» **HOW TO COMPLETE THIS TASK**: Please report, as a single number, how many lines in the entries include the string "wrapd".

[Stored entries]
Background: an optimization exercise with open tools, aiming at small area, a short achievable clock period and few clock cycles. Do not read the settings as production practice.
For this run, only the layout was checked, not whether the RTL still works.

===== design/flow/run.sh =====
#!/bin/bash
# synth_recipe.tcl (not shown) runs the flow's synth.tcl, then flattens the netlist and writes it again
# the make line also repeats each setting of config.mk as NAME=value (left out here)
make -C /OpenROAD-flow-scripts/flow DESIGN_CONFIG=/design/flow/config.mk WORK_HOME=/design/flow/orfs CLKGATE_MAP_FILE= SYNTH_SCRIPT=/design/flow/synth_recipe.tcl finish

===== design/flow/constraint.sdc =====
create_clock -name core_clock -period 8.0 [get_ports {clk}]
set_input_delay 1.6000 -clock core_clock [delete_from_list [all_inputs] [get_ports {clk}]]
set_output_delay 1.6000 -clock core_clock [all_outputs]
set_load 0.01 [all_outputs]

===== design/flow/design.v =====
module vpk_runcodec (
    input  wire        clk,
    input  wire        rst,
    input  wire        cmd_valid,
    output wire        cmd_ready,
    input  wire        cmd_op,       
    input  wire        cmd_codec,    
    input  wire [6:0]  cmd_w,
    input  wire [7:0]  cmd_n,
    input  wire        in_valid,
    output wire        in_ready,
    input  wire [63:0] in_data,
    output wire        out_valid,
    input  wire        out_ready,
    output wire [63:0] out_data,
    output wire        out_last,
    output wire        rsp_valid,
    output wire [3:0]  rsp_err,
    output wire [10:0] rsp_result
);
    reg        qv, qnew, qop, qcodec;
    reg [6:0]  qw;
    reg [7:0]  qn;
    wire        q_n_ok  = (qn != 8'd0) && (qn <= 8'd128);
    wire        q_w_le  = qcodec ? (qw <= 7'd64) : (qw <= 7'd32);
    wire        q_w_set = (qw <= 7'd12) || (qw == 7'd16) || (qw == 7'd32) ||
                          (qcodec && (qw == 7'd64));
    wire        q_ok    = q_n_ok && (qop ? q_w_set : q_w_le);
    wire [11:0] q_sbits = qn * qw[3:0];
    reg  [7:0]  q_uw;
    always @(*) begin
        case (qw[6:4])
            3'b100:  q_uw = qn;
            3'b010:  q_uw = 8'((qn + 8'd1) >> 1);
            3'b001:  q_uw = 8'((qn + 8'd3) >> 2);
            default: q_uw = 8'((q_sbits + 12'd63) >> 6);
        endcase
    end
    wire [7:0]  q_words = !q_ok ? 8'd0 : (qop ? q_uw : qn);
    reg  [8:0]  in_cnt;    
    reg        ev, eop, eerr, eflush;
    reg [6:0]  ew;
    reg [7:0]  en;        
    reg [6:0]  pos;       
    reg [7:0]  s;         
    reg [5:0]  ramt;      
    reg [7:0]  k;         
    reg        bv;
    reg [63:0] b;         
    reg [63:0] a;         
    reg        ov, olast, orsp, oerr;
    reg [10:0] ores;
    reg [63:0] od;
    reg        o2v, o2last, o2rsp, o2err;
    reg [10:0] o2res;
    reg [63:0] o2d;
    reg        rv, rerr;
    reg [10:0] rres;
    wire o_take = ov ? out_ready : orsp;           
    wire o_free = !(ov || orsp) || o_take;
    wire o2_occ = o2v || o2rsp;
    wire e_last   = (en == 8'd1);
    wire pk_wrap  = s[7] | s[6];             
    wire up_useb  = (s > 8'd64);
    wire pk_step  = !eop && !eerr && !eflush;
    wire up_step  = eop && !eerr;
    wire need_b   = pk_step || (up_step && up_useb);
    wire writes_o = !pk_step || pk_wrap || e_last;
    wire fire      = ev && (!need_b || bv) && (!writes_o || !o2_occ);
    wire e_final   = eerr || eflush || (e_last && !(pk_step && (s > 8'd64)));
    wire e_done    = fire && e_final;
    wire consume_b = fire && need_b;
    wire promote   = qv && (!ev || e_done);
    assign cmd_ready = !qv || promote;
    wire cmd_fire = cmd_valid && cmd_ready;
    wire bfree = !bv || consume_b;
    assign in_ready = bfree && (in_cnt != 9'd0);
    wire in_fire = in_valid && in_ready;
    wire [63:0] ones = {64{1'b1}};
    wire [63:0] hmp  = ones >> pos;                           
    wire [6:0]  w_eff = eflush ? 7'd0 : ew;
    wire [63:0] lmw  = ~(ones << w_eff);                      
    wire [63:0] rot_in  = eop ? ((a & hmp) | (b & ~hmp)) : (b & lmw);
    wire [127:0] rot2   = {rot_in, rot_in} << ramt;
    wire [63:0] rot     = rot2[127:64];
    wire [63:0] word0   = (a & ~hmp) | (rot & hmp);
    wire [63:0] elem    = rot & lmw;
    wire [63:0] oword   = eop ? elem : word0;
    wire [63:0] a_pk    = pk_wrap ? rot : word0;
    wire        wrapd   = eop ? up_useb : pk_wrap;
    wire [6:0]  pos_n   = wrapd ? 7'(s - 8'd64) : s[6:0];
    wire [7:0]  s_n     = {1'b0, pos_n} + {1'b0, ew};
    wire [5:0]  ramt_n  = eop ? (ramt + ew[5:0]) : (ramt - ew[5:0]);
    wire        k_inc   = (pk_step && pk_wrap) || (up_step && up_useb);
    wire [7:0]  k_n     = k + {7'd0, k_inc};
    wire        o_dv    = !eerr && !(pk_step && e_last && (s == 8'd0));
    wire [6:0]  b_fin   = eflush ? pos : (eop ? pos_n : s[6:0]);
    wire [7:0]  k_r     = eop ? k_n : k;
    wire [10:0] res_fin = eerr ? 11'd0 : ({k_r, 3'b000} + {7'd0, 4'((b_fin + 7'd7) >> 3)});
    always @(posedge clk) begin
        if (rst) begin
            qv <= 1'b0; qnew <= 1'b0;
            in_cnt <= 9'd0;
            ev <= 1'b0; eflush <= 1'b0;
            bv <= 1'b0;
            ov <= 1'b0; orsp <= 1'b0;
            o2v <= 1'b0; o2rsp <= 1'b0;
            rv <= 1'b0;
        end else begin
            if (promote) qv <= cmd_fire;
            else if (cmd_fire) qv <= 1'b1;
            qnew <= cmd_fire;
            in_cnt <= in_cnt + (qnew ? {1'b0, q_words} : 9'd0) - {8'd0, in_fire};
            if (in_fire) bv <= 1'b1;
            else if (consume_b) bv <= 1'b0;
            if (promote) begin
                ev     <= 1'b1;
                eop    <= qop;
                eerr   <= !q_ok;
                eflush <= 1'b0;
                ew     <= qw;
                en     <= qn;
                pos    <= qop ? 7'd64 : 7'd0;
                s      <= qop ? (8'd64 + {1'b0, qw}) : {1'b0, qw};
                ramt   <= qop ? qw[5:0] : (6'd0 - qw[5:0]);
                k      <= qop ? 8'hFF : 8'd0;
            end else if (fire) begin
                if (e_final) ev <= 1'b0;
                k <= k_n;
                if (pk_step && e_last) begin
                    eflush <= 1'b1;
                    pos    <= pos_n;
                    s      <= {1'b0, pos_n};
                end else begin
                    en   <= en - 8'd1;
                    pos  <= pos_n;
                    s    <= s_n;
                    ramt <= ramt_n;
                end
            end
            if (o_free) begin
                if (o2_occ) begin
                    ov <= o2v; olast <= o2last; orsp <= o2rsp; oerr <= o2err; ores <= o2res;
                    o2v <= 1'b0; o2rsp <= 1'b0;
                end else if (fire && writes_o) begin
                    ov <= o_dv; olast <= e_final; orsp <= e_final; oerr <= eerr; ores <= res_fin;
                end else begin
                    ov <= 1'b0; orsp <= 1'b0;
                end
            end else if (fire && writes_o) begin
                o2v <= o_dv; o2last <= e_final; o2rsp <= e_final; o2err <= eerr; o2res <= res_fin;
            end
            rv <= orsp && o_take;
        end
        if (cmd_fire) begin
            qop <= cmd_op; qcodec <= cmd_codec; qw <= cmd_w; qn <= cmd_n;
        end
        if (in_fire) b <= in_data;
        if (fire && need_b)
            a <= pk_step ? a_pk : b;
        if (o_free && (o2_occ || (fire && writes_o))) od <= o2_occ ? o2d : oword;
        if (!o_free && fire && writes_o) o2d <= oword;
        if (orsp && o_take) begin
            rres <= ores;
            rerr <= oerr;
        end
    end
    assign out_valid  = ov;
    assign out_data   = od;
    assign out_last   = olast;
    assign rsp_valid  = rv;
    assign rsp_err    = {2'b00, rerr, 1'b0};
    assign rsp_result = rres;
endmodule

===== design/flow/config.mk =====
export PLATFORM = sky130hd
export DESIGN_NAME = vpk_runcodec
export DESIGN_NICKNAME = vpk_runcodec
export VERILOG_FILES = /design/flow/design.v
export SDC_FILE = /design/flow/constraint.sdc
export NUM_CORES = 4
export LEC_CHECK = 0
export CAP_MARGIN = 20
export CORE_MARGIN = 2
export CORE_UTILIZATION = 25
export PLACE_DENSITY = 0.45
export SLEW_MARGIN = 20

» **EXERCISE OUTPUT**: 2